This one feels a little different: the Wall Street Journal has launched a new Facebook app, but it keeps the user on Facebook the entire time while also delivering the Journal’s subscription-protected content (though sponsorships may allow that content to be delivered free within the app). That seems like a huge advance in the current, Facebook-dominated landscape.
But the bigger news, as Megan Garber reports at Niemen Journalism Lab, is the app advances the concept of personalized news, making “every user an editor” and “elevating the role of people as curators of content.” People already have been curating content — that’s the essence of sharing links — but this app seeks to make it a more seemless process, and the fewer clicks needed to do what the person wants to do online, the more pleasing the Web experience. It raises the question, will people be more willing to pay for the news if it’s this easy to interact with it?

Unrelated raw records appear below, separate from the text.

<file path="src/rtl/cnt_pkg.sv">
// Package: types shared by the counter blocks.
// Assumes a fixed 4-bit state; the count length is chosen by DECADE.
package cnt_pkg;
    localparam int CNT_W = 4;

    // Synchronous operating mode after the clear has been ruled out.
    typedef enum logic [1:0] {
        MODE_HOLD  = 2'd0,
        MODE_COUNT = 2'd1,
        MODE_LOAD  = 2'd2
    } cnt_mode_e;
endpackage

</file>
<file path="src/rtl/cnt_mode_sel.sv">
// Module: cnt_mode_sel
// Ranks the synchronous controls into a single mode.
// Load beats count, and count beats hold.
// Assumes the clear is handled outside this block, at the register.
module cnt_mode_sel
    import cnt_pkg::*;
(
    input  logic      load_n,
    input  logic      en_par,
    input  logic      en_trk,
    output cnt_mode_e mode
);
    // Purpose: apply the fixed precedence load > count > hold.
    always_comb begin
        if (!load_n)
            mode = MODE_LOAD;
        else if (en_par && en_trk)
            mode = MODE_COUNT;
        else
            mode = MODE_HOLD;
    end
endmodule

</file>
<file path="src/rtl/cnt_next.sv">
// Module: cnt_next
// Works out the next counter state for the selected mode.
// DECADE=1 gives the BCD loop, with fixed exits from the six unused codes.
// DECADE=0 gives a plain binary wrap.
// Assumes CNT_W is 4.
module cnt_next
    import cnt_pkg::*;
#(
    parameter bit DECADE = 1'b1
) (
    input  logic [CNT_W-1:0] cur,
    input  logic [CNT_W-1:0] din,
    input  cnt_mode_e        mode,
    output logic [CNT_W-1:0] nxt
);
    logic [CNT_W-1:0] inc;

    generate
        if (DECADE) begin : g_dec
            // Purpose: BCD increment plus the recovery path from unused codes.
            always_comb begin
                case (cur)
                    4'd9:    inc = 4'd0;
                    4'd10:   inc = 4'd11;
                    4'd11:   inc = 4'd6;
                    4'd12:   inc = 4'd13;
                    4'd13:   inc = 4'd4;
                    4'd14:   inc = 4'd15;
                    4'd15:   inc = 4'd2;
                    default: inc = cur + 4'd1;
                endcase
            end
        end else begin : g_bin
            // Purpose: binary increment that wraps naturally at 15.
            always_comb inc = cur + 4'd1;
        end
    endgenerate

    // Purpose: choose load, increment or hold.
    always_comb begin
        unique case (mode)
            MODE_LOAD:  nxt = din;
            MODE_COUNT: nxt = inc;
            default:    nxt = cur;
        endcase
    end
endmodule

</file>
<file path="src/rtl/cnt_tc_decode.sv">
// Module: cnt_tc_decode
// Terminal-count flag: fully decodes the top state and ANDs it with en_trk.
// It is combinational, so it may glitch; use it as an enable, not as a clock.
module cnt_tc_decode
    import cnt_pkg::*;
#(
    parameter bit DECADE = 1'b1
) (
    input  logic [CNT_W-1:0] cur,
    input  logic             en_trk,
    output logic             tc
);
    localparam logic [CNT_W-1:0] TOP = DECADE ? 4'd9 : 4'd15;

    // Purpose: full decode of the top count, gated by the trickle enable.
    always_comb tc = en_trk && (cur == TOP);
endmodule

</file>
<file path="src/rtl/sync_preset_counter.sv">
// Module: sync_preset_counter (top)
// A presettable 4-bit up-counter, decade or binary according to DECADE.
// clr_n clears the state at once, without the clock. Load, count and hold
// act on the rising edge of clk.
// Assumes din and the enables are steady around the rising edge.
module sync_preset_counter
    import cnt_pkg::*;
#(
    parameter bit DECADE = 1'b1
) (
    input  logic             clk,
    input  logic             clr_n,
    input  logic             load_n,
    input  logic [CNT_W-1:0] din,
    input  logic             en_par,
    input  logic             en_trk,
    output logic [CNT_W-1:0] q,
    output logic             tc
);
    cnt_mode_e        mode;
    logic [CNT_W-1:0] state_q;
    logic [CNT_W-1:0] state_d;

    cnt_mode_sel u_mode (
        .load_n (load_n),
        .en_par (en_par),
        .en_trk (en_trk),
        .mode   (mode)
    );

    cnt_next #(.DECADE(DECADE)) u_next (
        .cur  (state_q),
        .din  (din),
        .mode (mode),
        .nxt  (state_d)
    );

    // Purpose: state register with the immediate active-low clear.
    always_ff @(posedge clk or negedge clr_n) begin
        if (!clr_n)
            state_q <= '0;
        else
            state_q <= state_d;
    end

    cnt_tc_decode #(.DECADE(DECADE)) u_tc (
        .cur    (state_q),
        .en_trk (en_trk),
        .tc     (tc)
    );

    assign q = state_q;
endmodule

</file>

9/26/11 UPDATE: The Washington Post also has an app to feed news directly to Facebook, but it’s even broader, including news from partners The Associated Press, Reuters, Mashable and SB Nation. At Poynter.org, Jeff Sonderman sounds a note of caution about such apps — asking, among other things, whether news organizations can trust Facebook as a partner — but I still think the movement of the audience in a fragmented, digital world makes it imperative to find ways to make it easy to stay in front of people’s eyes, and that means only having your own website and linking to it may not be quite enough. We’ll see if people adopt the apps.